**WHAT THE TASK REQUIRES**
Report every line of the records that includes the word "about".

**MATERIAL FOR THIS TASK**
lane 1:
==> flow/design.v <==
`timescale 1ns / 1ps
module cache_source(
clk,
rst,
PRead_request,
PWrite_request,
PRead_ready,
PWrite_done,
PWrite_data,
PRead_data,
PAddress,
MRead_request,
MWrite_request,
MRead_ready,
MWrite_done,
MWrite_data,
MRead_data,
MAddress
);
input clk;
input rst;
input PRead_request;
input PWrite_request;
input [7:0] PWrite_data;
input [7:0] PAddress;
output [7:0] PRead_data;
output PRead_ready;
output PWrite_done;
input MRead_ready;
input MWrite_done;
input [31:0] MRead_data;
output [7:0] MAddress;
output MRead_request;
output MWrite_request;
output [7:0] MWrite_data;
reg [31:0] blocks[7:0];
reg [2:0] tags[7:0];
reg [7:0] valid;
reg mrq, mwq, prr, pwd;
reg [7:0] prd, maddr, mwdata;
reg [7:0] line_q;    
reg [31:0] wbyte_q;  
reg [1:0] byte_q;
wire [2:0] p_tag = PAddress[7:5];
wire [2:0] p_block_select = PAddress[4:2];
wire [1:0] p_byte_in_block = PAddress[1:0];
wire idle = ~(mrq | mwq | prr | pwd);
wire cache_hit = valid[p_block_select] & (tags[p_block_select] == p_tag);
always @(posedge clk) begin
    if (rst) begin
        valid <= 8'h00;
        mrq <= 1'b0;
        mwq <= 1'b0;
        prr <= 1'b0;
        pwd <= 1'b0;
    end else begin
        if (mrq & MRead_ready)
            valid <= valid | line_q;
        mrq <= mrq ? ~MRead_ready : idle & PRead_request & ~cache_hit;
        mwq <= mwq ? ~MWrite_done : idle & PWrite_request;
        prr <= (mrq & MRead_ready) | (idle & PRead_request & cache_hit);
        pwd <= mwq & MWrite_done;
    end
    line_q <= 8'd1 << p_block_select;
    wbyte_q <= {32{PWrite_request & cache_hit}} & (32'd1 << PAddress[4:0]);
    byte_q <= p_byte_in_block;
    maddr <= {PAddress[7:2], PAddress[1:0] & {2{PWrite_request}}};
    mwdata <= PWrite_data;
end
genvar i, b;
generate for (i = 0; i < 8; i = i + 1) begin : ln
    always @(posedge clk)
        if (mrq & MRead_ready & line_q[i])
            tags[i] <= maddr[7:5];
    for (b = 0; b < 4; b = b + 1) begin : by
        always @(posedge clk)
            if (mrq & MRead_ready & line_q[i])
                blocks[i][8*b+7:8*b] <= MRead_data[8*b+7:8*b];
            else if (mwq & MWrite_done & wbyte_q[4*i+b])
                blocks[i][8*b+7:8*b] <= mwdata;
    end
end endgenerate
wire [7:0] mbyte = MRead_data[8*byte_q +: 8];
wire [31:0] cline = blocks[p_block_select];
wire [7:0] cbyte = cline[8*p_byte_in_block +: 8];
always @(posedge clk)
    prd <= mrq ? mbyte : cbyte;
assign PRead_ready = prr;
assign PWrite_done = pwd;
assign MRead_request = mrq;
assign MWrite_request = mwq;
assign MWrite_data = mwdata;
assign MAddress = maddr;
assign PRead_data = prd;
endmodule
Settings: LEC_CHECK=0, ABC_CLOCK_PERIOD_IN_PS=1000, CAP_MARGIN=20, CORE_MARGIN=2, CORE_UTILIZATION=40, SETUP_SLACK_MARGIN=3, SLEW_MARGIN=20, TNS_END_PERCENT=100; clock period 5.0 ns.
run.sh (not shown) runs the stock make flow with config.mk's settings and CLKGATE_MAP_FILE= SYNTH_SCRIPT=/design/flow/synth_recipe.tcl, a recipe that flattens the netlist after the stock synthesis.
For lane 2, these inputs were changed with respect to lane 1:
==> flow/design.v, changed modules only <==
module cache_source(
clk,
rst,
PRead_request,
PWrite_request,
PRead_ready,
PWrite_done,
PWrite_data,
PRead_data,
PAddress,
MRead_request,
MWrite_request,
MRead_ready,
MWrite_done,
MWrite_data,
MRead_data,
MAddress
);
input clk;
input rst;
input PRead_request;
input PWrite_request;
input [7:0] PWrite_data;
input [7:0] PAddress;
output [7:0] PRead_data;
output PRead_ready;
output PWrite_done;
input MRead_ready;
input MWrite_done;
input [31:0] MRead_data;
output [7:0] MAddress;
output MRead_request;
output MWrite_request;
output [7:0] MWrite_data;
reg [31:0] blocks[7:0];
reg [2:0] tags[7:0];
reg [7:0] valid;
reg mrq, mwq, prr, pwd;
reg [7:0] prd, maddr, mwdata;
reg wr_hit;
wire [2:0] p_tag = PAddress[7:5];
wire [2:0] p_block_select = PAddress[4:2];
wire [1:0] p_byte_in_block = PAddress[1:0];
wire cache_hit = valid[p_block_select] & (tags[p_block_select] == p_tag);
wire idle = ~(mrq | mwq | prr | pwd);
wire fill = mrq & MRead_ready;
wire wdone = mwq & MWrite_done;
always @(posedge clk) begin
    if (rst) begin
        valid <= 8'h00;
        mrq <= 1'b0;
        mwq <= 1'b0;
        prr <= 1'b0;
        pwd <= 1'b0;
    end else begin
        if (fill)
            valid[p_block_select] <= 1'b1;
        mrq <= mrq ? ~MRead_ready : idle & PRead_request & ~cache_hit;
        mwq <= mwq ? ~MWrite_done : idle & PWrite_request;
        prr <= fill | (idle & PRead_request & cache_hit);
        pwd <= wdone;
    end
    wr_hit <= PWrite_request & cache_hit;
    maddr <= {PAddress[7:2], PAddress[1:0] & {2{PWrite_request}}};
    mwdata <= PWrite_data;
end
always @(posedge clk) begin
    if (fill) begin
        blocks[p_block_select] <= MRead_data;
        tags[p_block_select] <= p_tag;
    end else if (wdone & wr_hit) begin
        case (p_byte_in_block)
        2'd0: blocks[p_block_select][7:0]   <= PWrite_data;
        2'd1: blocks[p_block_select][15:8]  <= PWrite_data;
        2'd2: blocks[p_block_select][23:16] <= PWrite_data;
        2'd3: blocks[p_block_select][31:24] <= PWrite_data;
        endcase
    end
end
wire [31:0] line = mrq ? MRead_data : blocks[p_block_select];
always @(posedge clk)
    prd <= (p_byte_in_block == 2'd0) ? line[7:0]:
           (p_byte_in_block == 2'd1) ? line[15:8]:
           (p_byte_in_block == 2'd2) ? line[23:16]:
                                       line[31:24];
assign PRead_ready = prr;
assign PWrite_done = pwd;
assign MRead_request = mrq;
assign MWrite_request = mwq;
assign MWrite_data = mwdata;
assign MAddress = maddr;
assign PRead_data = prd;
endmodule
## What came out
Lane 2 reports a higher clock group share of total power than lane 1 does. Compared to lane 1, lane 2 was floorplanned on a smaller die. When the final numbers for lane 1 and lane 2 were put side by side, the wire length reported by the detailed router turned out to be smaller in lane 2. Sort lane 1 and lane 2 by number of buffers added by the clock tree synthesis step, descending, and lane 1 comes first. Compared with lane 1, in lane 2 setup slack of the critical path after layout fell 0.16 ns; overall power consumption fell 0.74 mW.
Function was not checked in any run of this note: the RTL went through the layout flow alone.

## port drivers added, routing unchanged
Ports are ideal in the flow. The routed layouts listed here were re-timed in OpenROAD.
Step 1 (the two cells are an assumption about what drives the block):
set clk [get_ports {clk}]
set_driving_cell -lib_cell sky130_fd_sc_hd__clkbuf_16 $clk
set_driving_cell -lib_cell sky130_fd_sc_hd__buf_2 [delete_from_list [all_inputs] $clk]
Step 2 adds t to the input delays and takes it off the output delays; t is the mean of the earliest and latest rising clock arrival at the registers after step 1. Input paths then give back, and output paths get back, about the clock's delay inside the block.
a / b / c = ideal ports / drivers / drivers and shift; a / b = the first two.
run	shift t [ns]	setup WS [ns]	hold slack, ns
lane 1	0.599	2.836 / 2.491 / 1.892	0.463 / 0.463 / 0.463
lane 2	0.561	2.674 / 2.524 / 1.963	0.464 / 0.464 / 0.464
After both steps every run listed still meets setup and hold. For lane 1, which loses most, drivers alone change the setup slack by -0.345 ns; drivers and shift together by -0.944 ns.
This design comes from an exercise in tuning for small area on the open sky130 flow, not from production work.
No functional check of the RTL was part of this run.
Power figures rest on the tool's default switching activity, not on a simulated workload.

File: config.mk
export PLATFORM = sky130hd
export DESIGN_NAME = System
export DESIGN_NICKNAME = System
export VERILOG_FILES = /design/flow/design.v
export SDC_FILE = /design/flow/constraint.sdc
export NUM_CORES = 4
export LEC_CHECK = 0
export CAP_MARGIN = 20
export CORE_MARGIN = 2
export CORE_UTILIZATION = 40
export SLEW_MARGIN = 20
File: constraint.sdc
create_clock -name core_clock -period 10.0 [get_ports {clk}]
set_input_delay 2.0000 -clock core_clock [delete_from_list [all_inputs] [get_ports {clk}]]
set_output_delay 2.0000 -clock core_clock [all_outputs]
set_load 0.01 [all_outputs]
File: design.v
module RCServo(clk, rst, RxD_data, RCServo_pulse);
input clk;
input rst;
input [9:0] RxD_data;
output RCServo_pulse;
reg [9:0] RxD_data_reg;
always @(posedge clk) if(rst) RxD_data_reg <= 10'd0; else RxD_data_reg <= RxD_data;
parameter ClkDiv = 195;   
reg [7:0] ClkCount;
reg ClkTick;
always @(posedge clk) if(rst) ClkTick <= 1'b0; else ClkTick <= (ClkCount==ClkDiv-2);  
always @(posedge clk) if(rst) ClkCount <= 8'b0; else if(ClkTick) ClkCount <= 8'b0; else ClkCount <= ClkCount + 1'b1; 
reg [11:0] PulseCount;
always @(posedge clk) if(rst) PulseCount <= 12'b0; else if(ClkTick) PulseCount <= PulseCount + 1'b1;  
reg [9:0] RCServo_position;
always @(posedge clk) if(rst) RCServo_position <= 10'd0; else if(PulseCount==0) RCServo_position <= RxD_data_reg; 
reg RCServo_pulse;
always @(posedge clk) if(rst) RCServo_pulse <= 1'b0; else RCServo_pulse <= (PulseCount < {2'b00,RCServo_position}); 
endmodule
module multiplexerServo(select, normalSort, servoTest, muxOut);
input [0:0] select;		 
input [9:0] normalSort, servoTest;	 
output [9:0] muxOut;	 
reg [9:0] muxOut;	 
parameter normal = 1'b0, test = 1'b1;  
always@(select or normalSort or servoTest)
	begin
		case(select)
			normal:
				begin
				muxOut <= normalSort;	 
				end
			test:
				begin
				muxOut <= servoTest;	 
				end
		endcase
	end
endmodule
module multiplexerFour(select, muxOut, startOut, controllerInput, maintenanceInput, controllerStart, maintenanceStart);
input [0:0] select;	 
input controllerStart, maintenanceStart;	 
input [2:0] controllerInput, maintenanceInput;	 
output startOut;	 
output [2:0] muxOut;	 
reg startOut;
reg [2:0] muxOut;
parameter controller = 1'b0, maintenance = 1'b1; 
always@(select or controllerInput or maintenanceStart or controllerStart or maintenanceInput)
	begin
		case(select)
			controller:
				begin
				startOut <= controllerStart;	 
				muxOut <= controllerInput;	 
				end
			maintenance:
				begin
				startOut <= maintenanceStart;	 
				muxOut <= maintenanceInput;	 
				end
		endcase
	end
endmodule
module multiplexerOutput(select, normalOutput, maintenanceOutput, muxOut);
input [0:0] select;		 
input [2:0] normalOutput, maintenanceOutput;	 
output [2:0] muxOut;	 
reg [2:0] muxOut;	 
parameter normal = 1'b0, maintenance = 1'b1;  
always@(select or normalOutput or maintenanceOutput)
	begin
		case(select)
			normal:
				begin
				muxOut <= normalOutput;	 
				end
			maintenance:
				begin
				muxOut <= maintenanceOutput;	 
				end
		endcase
	end
endmodule
module multiplexerSeven(select, mbedInput, controllerOutput, maintenanceOutput);
input [0:0] select;	 
input [6:0] mbedInput;	 
output [6:0] controllerOutput, maintenanceOutput;	 
reg [6:0] controllerOutput, maintenanceOutput;	 
parameter controller = 1'b0, maintenance = 1'b1;  
always@(select or mbedInput)
	begin
		case(select)
			controller:
				begin
				controllerOutput <= mbedInput;	 
				maintenanceOutput <= 7'b0111111;	 
				end
			maintenance:
				begin
				maintenanceOutput <= mbedInput;	 
				controllerOutput <= 7'b1101110;	 
				end
		endcase
	end
endmodule
module multiplexerThree(select, controllerInput, maintenanceInput, controllerStart, maintenanceStart, startOut, muxOut);
input [0:0] select;
input [0:0] controllerStart, maintenanceStart;
input [1:0] controllerInput, maintenanceInput;
output [0:0] startOut;
output [1:0] muxOut;
reg [0:0] startOut;
reg [1:0] muxOut;
parameter controller = 1'b0, maintenance = 1'b1; 
always@(select or controllerStart or controllerInput or maintenanceStart or maintenanceInput)
	begin
		case(select)
			controller:
				begin
				startOut <= controllerStart;
				muxOut <= controllerInput;
				end
			maintenance:
				begin
				startOut <= maintenanceStart;
				muxOut <= maintenanceInput;
				end
		endcase
	end
endmodule
module controller(clk, rst, mbedInput, mbedOutput, sortStart, sortColour, dispenseStart, dispense, sortCompleteIn, dispenseCompleteIn);
input rst;
input clk;					 
input [6:0] mbedInput;		 
input sortCompleteIn, dispenseCompleteIn;
output [2:0] mbedOutput;	 
output [2:0] sortColour;	 
output [0:0] sortStart, dispenseStart;	 
output [1:0] dispense;		 
reg [6:0] mbedInput_reg;	 
reg [6:0] mbedInputCheck;
reg [0:0] sortStart;
reg [2:0] sortColour;
reg [0:0] dispenseStart;
reg [1:0] dispense;			
reg [2:0] mbedOutput;
reg sortCompleteOut, dispenseCompleteOut;
reg recieved;
reg [15:0] count;
always@(posedge clk)
	if(rst)
		begin
		mbedInput_reg <= 0;
		mbedInputCheck <= 0;
		sortStart <= 0;
		sortColour <= 0;
		dispenseStart <= 0;
		dispense <= 0;
		mbedOutput <= 0;
		sortCompleteOut <= 0;
		dispenseCompleteOut <= 0;
		recieved <= 0;
		count <= 0;
		end
	else
	begin
	if(sortCompleteIn == 1'b1)	 
		begin
		sortCompleteOut <= 1'b1;	 
		end
	if(dispenseCompleteIn == 1'b1)  
		begin
		dispenseCompleteOut <= 1'b1;  
		end
	if(mbedInputCheck != mbedInput)
		begin
		mbedInputCheck <= mbedInput;	 
		mbedInput_reg <= mbedInput;	 
		recieved <= 1'b1;	 
		sortCompleteOut <= 1'b0;	 
		dispenseCompleteOut <= 1'b0;	 
		end
	else
		begin
		if(count >= 50000)	 
			begin
			count <= 16'b0;
			recieved <= 1'b0;
			end
		else
			begin
			count <= count + 1'b1;
			end
		end
	sortStart <= mbedInput_reg[0:0];		 
	sortColour <= mbedInput_reg[3:1];	 
	dispenseStart <= mbedInput_reg[4:4];	 
	dispense <= mbedInput_reg[6:5];		 
	mbedOutput[0:0] <= recieved;		 
	mbedOutput[1:1] <= sortCompleteOut;	 
	mbedOutput[2:2] <= dispenseCompleteOut;	 
	end
endmodule
module dispense(clk, rst, start, dispense, dispenseServoRed, dispenseServoGreenBlue, complete, redLED, greenLED, blueLED);
input rst;
input clk, start;  
input [1:0] dispense;	 
output [9:0] dispenseServoRed, dispenseServoGreenBlue;	 
output complete;
output [0:0] redLED, greenLED, blueLED;
reg [3:0] state;  
reg [9:0] dispenseServoRed, dispenseServoGreenBlue;  
reg [14:0] pause;  
reg [1:0] dispense_reg, dispenseCheck;  
reg complete;
reg [0:0] redLED, greenLED, blueLED;
parameter control = 4'd0, red = 4'd1, redSecond = 4'd2, redThird = 4'd3, green = 4'd4, greenSecond = 4'd5, greenThird = 4'd6, blue = 4'd7, blueSecond = 4'd8, blueThird = 4'd9;
always@(posedge clk)
	if(rst)
		begin
		dispenseServoRed <= 10'd440;
		dispenseServoGreenBlue <= 10'd375;
		state <= 0;
		pause <= 0;
		dispense_reg <= 0;
		dispenseCheck <= 0;
		complete <= 0;
		redLED <= 0;
		greenLED <= 0;
		blueLED <= 0;
		end
	else
	begin
		if(dispense != dispenseCheck)	 
			begin
			dispenseCheck <= dispense;	 
			dispense_reg <= dispense;	 
			complete <= 1'b0;
			end
		if(start == 1'b1)	 
			begin
				case(state)
						control:		 
							begin
							if(dispense_reg == 2'b00)	 
								begin
								dispense_reg <= 2'b11;	 
								state <= red;			 
								end
							else if(dispense_reg == 2'b01)	 
								begin
								dispense_reg <= 2'b11;	 
								state <= green;			 
								end
							else if(dispense_reg == 2'b10)	 
								begin
								dispense_reg <= 2'b11;	 
								state <= blue;			 
								end
							else
								begin
								state <= control;		 
								end
							end
						red:			 
							begin
							redLED <= 1'b1;
							dispenseServoRed <= 10'd200;	 
							state <= redSecond;			 
							end
						redSecond:		 
							begin
							if(pause >= 30000)		 
								begin
								pause <= 15'b0;				 
								dispenseServoRed <= 10'd440;	 
								state <= redThird;
								end
							else
								begin
								pause <= pause + 1'b1;		 
								state <= redSecond;		 
								end
							end
						redThird:
							begin
							if(pause >= 20000)		 
								begin
								pause <= 15'b0;
								complete <= 1'b1;	 
								redLED <= 1'b0;
								state <= control;	 
								end
							else
								begin
								pause <= pause + 1'b1;
								state <= redThird;
								end
							end
						green:			 
							begin
							greenLED <= 1'b1;
							dispenseServoGreenBlue <= 10'd355;
							if(pause >= 15000)		 
								begin
								pause <= 15'b0;
								state <= greenSecond;				 
								end
							else
								begin
								pause <= pause + 1'b1;
								state <= green;
								end						
							end
						greenSecond:	 
							begin
							dispenseServoGreenBlue <= 10'd590;	 
							if(pause >= 20000)		 
								begin
								pause <= 15'b0;				 
								state <= greenThird;
								end
							else
								begin
								pause <= pause + 1'b1;		 
								state <= greenSecond;	 
								end
							end
						greenThird:
							begin
							dispenseServoGreenBlue <= 10'd375;	 
							if(pause >= 20000)		 
								begin
								pause <= 15'b0;
								complete <= 1'b1;	 
								greenLED <= 1'b0;
								state <= control;	 
								end
							else
								begin
								pause <= pause + 1'b1;
								state <= greenThird;
								end
							end
						blue:			 
							begin
							blueLED <= 1'b1;
							dispenseServoGreenBlue <= 10'd395;
							if(pause >= 15000)		 
								begin
								pause <= 15'b0;
								state <= blueSecond;			 
								end
							else
								begin
								pause <= pause + 1'b1;
								state <= blue;
								end
							end
						blueSecond:		 
							begin
							dispenseServoGreenBlue <= 10'd10;	 
							if(pause >= 20000)			 
								begin
								pause <= 15'b0;					 
								state <= blueThird;
								end
							else
								begin
								pause <= pause + 1'b1;		 
								state <= blueSecond;	 
								end
							end
						blueThird:
							begin
								dispenseServoGreenBlue <= 10'd375;	 
								if(pause >= 20000)		 
								begin
								pause <= 15'b0;
								complete <= 1'b1;	 
								blueLED <= 1'b0;
								state <= control;	 
								end
							else
								begin
								pause <= pause + 1'b1;
								state <= blueThird;
								end
							end
				endcase
			end
	end	
endmodule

**TASK ANSWER**
Step 1 (the two cells are an assumption about what drives the block):
Step 2 adds t to the input delays and takes it off the output delays; t is the mean of the earliest and latest rising clock arrival at the registers after step 1. Input paths then give back, and output paths get back, about the clock's delay inside the block.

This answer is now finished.